(Records for processing Opens)

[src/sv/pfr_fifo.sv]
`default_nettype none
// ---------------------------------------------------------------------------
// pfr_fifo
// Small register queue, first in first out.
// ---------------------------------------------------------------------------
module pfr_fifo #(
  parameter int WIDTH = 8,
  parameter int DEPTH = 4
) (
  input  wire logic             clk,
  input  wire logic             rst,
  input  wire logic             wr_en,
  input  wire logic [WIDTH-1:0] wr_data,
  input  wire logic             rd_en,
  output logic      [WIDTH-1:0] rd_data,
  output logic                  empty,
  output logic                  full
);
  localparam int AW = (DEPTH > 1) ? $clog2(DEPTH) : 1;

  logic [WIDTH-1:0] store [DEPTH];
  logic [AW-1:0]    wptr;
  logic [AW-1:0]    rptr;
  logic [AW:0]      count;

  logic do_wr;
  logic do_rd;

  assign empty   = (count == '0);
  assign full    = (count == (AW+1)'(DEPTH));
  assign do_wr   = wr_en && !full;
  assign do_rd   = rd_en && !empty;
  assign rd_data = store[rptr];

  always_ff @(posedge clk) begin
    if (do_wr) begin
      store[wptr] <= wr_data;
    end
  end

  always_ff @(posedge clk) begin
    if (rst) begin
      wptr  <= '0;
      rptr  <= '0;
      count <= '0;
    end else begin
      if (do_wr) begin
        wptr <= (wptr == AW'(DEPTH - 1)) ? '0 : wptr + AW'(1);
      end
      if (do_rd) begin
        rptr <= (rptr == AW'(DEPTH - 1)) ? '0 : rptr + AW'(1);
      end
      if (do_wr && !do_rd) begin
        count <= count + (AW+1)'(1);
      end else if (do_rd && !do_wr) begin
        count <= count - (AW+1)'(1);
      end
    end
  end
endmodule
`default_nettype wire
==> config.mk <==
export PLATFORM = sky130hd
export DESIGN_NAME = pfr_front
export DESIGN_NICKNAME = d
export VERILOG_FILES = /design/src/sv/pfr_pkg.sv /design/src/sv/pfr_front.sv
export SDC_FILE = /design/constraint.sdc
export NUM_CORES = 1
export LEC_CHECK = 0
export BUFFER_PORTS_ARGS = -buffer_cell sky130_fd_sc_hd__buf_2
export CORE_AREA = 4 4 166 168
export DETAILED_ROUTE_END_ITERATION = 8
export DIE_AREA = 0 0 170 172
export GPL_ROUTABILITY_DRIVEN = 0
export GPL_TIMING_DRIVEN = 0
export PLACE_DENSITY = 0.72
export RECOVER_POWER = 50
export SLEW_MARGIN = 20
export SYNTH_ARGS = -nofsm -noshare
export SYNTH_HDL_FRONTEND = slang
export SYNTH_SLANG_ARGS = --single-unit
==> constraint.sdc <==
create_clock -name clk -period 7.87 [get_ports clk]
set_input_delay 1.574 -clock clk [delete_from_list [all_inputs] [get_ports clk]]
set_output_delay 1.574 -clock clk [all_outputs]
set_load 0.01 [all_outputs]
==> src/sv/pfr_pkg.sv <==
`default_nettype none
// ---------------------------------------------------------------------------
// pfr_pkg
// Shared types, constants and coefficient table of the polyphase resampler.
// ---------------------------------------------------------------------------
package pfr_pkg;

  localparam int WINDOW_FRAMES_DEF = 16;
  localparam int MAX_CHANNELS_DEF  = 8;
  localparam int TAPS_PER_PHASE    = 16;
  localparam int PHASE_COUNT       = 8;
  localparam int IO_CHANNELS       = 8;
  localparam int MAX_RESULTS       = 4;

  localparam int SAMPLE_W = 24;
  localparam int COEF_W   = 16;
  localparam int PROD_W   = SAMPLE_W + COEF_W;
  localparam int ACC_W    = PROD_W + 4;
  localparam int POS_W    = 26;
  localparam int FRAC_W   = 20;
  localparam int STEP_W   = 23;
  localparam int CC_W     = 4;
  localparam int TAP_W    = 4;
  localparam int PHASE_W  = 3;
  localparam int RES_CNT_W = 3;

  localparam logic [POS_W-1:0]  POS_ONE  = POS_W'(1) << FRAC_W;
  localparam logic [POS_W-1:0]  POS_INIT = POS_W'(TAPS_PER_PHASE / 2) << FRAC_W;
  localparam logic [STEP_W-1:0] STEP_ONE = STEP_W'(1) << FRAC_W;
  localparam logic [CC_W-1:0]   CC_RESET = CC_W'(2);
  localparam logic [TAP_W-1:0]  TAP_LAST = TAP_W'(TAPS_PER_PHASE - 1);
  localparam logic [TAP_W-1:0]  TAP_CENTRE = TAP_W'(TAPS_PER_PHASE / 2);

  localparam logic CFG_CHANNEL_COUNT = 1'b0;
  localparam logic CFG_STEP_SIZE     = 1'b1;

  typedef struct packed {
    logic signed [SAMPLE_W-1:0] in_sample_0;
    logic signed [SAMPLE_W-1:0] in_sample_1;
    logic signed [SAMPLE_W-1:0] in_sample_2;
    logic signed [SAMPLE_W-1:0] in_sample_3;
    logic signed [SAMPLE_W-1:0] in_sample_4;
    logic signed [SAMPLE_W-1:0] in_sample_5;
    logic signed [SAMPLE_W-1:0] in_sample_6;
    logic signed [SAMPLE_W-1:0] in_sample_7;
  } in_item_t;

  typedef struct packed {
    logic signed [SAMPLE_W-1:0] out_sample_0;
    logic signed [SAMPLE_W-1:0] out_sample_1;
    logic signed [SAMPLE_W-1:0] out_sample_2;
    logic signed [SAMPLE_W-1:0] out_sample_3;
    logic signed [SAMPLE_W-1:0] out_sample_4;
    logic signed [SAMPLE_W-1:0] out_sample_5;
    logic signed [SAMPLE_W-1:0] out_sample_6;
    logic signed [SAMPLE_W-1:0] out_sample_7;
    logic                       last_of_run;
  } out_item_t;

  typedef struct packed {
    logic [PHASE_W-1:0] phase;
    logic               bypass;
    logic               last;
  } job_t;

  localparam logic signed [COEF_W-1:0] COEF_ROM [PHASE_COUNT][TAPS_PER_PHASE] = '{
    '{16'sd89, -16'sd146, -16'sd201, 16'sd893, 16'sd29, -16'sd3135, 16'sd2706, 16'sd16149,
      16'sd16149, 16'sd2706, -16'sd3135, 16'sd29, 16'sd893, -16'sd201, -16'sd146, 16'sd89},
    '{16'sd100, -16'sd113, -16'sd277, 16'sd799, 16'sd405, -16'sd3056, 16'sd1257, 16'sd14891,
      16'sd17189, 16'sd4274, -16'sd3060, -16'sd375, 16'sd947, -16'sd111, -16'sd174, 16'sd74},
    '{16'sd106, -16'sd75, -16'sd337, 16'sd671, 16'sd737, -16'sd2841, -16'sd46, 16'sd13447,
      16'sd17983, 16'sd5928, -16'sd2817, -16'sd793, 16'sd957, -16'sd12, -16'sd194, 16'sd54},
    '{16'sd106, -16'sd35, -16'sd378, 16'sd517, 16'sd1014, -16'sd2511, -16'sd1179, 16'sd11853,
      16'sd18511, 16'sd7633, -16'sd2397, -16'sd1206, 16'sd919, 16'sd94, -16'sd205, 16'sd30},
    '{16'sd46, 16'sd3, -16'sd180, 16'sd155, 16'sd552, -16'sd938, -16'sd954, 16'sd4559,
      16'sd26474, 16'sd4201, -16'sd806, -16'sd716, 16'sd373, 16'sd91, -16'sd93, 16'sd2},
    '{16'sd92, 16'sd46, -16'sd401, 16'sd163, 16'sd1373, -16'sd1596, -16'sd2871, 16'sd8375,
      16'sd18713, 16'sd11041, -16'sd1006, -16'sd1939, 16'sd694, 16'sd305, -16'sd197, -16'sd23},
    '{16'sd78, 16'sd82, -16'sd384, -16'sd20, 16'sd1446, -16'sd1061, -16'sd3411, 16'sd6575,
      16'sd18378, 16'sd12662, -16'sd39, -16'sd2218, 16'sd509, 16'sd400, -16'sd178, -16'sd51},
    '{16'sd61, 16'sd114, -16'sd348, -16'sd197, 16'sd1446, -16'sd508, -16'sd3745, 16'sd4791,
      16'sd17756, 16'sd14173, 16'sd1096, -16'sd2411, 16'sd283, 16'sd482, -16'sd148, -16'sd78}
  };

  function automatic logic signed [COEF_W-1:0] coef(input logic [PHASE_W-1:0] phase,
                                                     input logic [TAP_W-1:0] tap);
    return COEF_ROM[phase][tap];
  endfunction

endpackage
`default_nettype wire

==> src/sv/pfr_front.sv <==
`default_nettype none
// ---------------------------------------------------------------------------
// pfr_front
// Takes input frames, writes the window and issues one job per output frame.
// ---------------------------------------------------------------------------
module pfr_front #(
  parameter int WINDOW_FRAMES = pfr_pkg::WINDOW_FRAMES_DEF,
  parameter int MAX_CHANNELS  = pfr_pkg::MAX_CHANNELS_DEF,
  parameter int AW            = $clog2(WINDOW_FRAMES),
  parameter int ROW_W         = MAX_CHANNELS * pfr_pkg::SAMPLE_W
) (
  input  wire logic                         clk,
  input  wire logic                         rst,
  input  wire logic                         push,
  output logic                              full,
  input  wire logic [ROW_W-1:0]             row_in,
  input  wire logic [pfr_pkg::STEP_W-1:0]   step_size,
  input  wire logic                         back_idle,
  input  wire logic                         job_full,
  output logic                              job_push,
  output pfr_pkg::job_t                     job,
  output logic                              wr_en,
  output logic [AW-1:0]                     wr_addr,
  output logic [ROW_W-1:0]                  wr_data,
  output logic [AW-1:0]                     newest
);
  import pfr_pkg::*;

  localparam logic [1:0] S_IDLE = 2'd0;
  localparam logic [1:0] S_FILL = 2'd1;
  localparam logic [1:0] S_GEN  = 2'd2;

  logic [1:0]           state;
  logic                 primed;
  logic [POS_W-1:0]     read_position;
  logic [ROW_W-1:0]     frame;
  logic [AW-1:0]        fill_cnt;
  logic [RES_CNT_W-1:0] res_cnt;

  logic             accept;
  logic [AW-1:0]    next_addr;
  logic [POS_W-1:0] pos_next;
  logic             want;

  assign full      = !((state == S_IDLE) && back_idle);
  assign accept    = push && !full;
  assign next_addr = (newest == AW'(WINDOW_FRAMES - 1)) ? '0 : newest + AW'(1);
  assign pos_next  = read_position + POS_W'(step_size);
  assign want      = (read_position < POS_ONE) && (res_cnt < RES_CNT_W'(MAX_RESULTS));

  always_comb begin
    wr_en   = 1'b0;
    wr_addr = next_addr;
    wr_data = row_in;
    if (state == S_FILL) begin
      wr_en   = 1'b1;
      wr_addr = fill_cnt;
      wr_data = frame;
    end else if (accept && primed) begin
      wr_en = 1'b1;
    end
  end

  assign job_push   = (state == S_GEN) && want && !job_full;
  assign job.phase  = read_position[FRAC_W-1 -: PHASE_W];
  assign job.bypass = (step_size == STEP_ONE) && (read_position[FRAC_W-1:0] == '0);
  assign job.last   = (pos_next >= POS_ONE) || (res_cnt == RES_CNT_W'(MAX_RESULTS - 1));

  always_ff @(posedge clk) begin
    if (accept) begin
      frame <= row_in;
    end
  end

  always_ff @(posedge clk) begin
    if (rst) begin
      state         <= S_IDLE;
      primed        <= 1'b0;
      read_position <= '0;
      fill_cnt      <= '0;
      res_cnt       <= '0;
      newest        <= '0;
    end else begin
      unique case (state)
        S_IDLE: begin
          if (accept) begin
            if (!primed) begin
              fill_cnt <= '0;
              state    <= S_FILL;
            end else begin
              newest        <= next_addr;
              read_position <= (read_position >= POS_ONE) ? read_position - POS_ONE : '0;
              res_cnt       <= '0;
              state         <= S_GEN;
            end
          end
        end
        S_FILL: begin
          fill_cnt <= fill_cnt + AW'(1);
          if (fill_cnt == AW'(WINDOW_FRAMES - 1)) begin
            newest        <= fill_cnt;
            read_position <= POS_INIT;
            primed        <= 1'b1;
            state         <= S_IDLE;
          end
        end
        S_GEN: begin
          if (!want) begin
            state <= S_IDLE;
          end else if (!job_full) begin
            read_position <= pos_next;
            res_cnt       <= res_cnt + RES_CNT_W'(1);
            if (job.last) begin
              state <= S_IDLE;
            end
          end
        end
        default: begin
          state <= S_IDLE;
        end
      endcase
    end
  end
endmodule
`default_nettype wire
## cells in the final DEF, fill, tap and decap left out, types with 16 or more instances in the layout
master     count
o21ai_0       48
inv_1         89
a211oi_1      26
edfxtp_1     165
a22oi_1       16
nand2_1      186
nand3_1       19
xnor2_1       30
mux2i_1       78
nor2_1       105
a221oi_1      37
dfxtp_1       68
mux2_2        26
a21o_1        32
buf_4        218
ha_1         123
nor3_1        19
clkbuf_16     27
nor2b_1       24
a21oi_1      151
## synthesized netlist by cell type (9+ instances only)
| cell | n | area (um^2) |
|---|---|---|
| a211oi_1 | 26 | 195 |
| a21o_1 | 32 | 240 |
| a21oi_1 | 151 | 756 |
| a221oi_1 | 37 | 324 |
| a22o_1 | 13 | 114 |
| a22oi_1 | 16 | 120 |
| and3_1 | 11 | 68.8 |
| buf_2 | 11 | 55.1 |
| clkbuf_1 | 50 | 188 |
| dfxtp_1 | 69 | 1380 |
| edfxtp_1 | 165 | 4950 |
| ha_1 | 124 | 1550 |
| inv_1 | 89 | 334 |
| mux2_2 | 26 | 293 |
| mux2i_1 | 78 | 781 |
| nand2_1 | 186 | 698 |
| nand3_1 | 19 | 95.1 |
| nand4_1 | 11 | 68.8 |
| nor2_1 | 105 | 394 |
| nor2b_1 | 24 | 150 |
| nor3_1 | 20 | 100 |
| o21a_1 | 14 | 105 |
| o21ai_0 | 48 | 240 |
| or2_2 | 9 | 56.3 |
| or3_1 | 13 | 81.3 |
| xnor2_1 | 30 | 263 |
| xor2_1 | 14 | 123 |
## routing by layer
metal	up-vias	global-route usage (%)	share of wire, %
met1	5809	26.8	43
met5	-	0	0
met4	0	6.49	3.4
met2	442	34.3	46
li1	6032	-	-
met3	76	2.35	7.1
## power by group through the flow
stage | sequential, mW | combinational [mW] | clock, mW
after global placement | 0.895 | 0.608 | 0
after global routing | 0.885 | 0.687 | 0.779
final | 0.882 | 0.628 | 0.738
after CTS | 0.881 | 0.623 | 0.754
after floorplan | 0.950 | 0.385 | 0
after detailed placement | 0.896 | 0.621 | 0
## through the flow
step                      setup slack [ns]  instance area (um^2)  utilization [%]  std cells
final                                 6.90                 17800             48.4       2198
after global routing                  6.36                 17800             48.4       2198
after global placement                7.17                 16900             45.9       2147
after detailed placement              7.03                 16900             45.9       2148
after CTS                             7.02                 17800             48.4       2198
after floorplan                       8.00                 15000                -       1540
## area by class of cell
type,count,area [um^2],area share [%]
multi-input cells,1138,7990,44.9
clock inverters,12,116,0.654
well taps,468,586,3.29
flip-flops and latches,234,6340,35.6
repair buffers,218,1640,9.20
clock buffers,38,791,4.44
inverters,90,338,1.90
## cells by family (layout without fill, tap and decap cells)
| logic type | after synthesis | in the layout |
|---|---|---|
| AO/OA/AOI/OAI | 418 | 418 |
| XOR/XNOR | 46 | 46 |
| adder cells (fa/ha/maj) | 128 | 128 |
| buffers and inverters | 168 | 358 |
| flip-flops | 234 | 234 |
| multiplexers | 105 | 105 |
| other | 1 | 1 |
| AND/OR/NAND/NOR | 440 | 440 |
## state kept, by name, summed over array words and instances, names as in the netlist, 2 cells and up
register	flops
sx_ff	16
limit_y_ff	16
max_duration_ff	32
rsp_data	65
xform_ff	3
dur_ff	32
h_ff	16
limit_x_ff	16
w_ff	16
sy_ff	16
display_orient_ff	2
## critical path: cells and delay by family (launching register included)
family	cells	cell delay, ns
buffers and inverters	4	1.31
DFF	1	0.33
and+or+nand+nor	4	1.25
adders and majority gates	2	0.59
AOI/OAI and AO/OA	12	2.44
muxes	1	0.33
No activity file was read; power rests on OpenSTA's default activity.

(Records for processing Closes)

§ **To do**
Of the lines above, output exactly those from the line bearing "xor2_1 | 14 | 123 |" through the line bearing "setup slack [ns]", inclusive.

§ **Task output**
| xor2_1 | 14 | 123 |
## routing by layer
metal	up-vias	global-route usage (%)	share of wire, %
met1	5809	26.8	43
met5	-	0	0
met4	0	6.49	3.4
met2	442	34.3	46
li1	6032	-	-
met3	76	2.35	7.1
## power by group through the flow
stage | sequential, mW | combinational [mW] | clock, mW
after global placement | 0.895 | 0.608 | 0
after global routing | 0.885 | 0.687 | 0.779
final | 0.882 | 0.628 | 0.738
after CTS | 0.881 | 0.623 | 0.754
after floorplan | 0.950 | 0.385 | 0
after detailed placement | 0.896 | 0.621 | 0
## through the flow
step                      setup slack [ns]  instance area (um^2)  utilization [%]  std cells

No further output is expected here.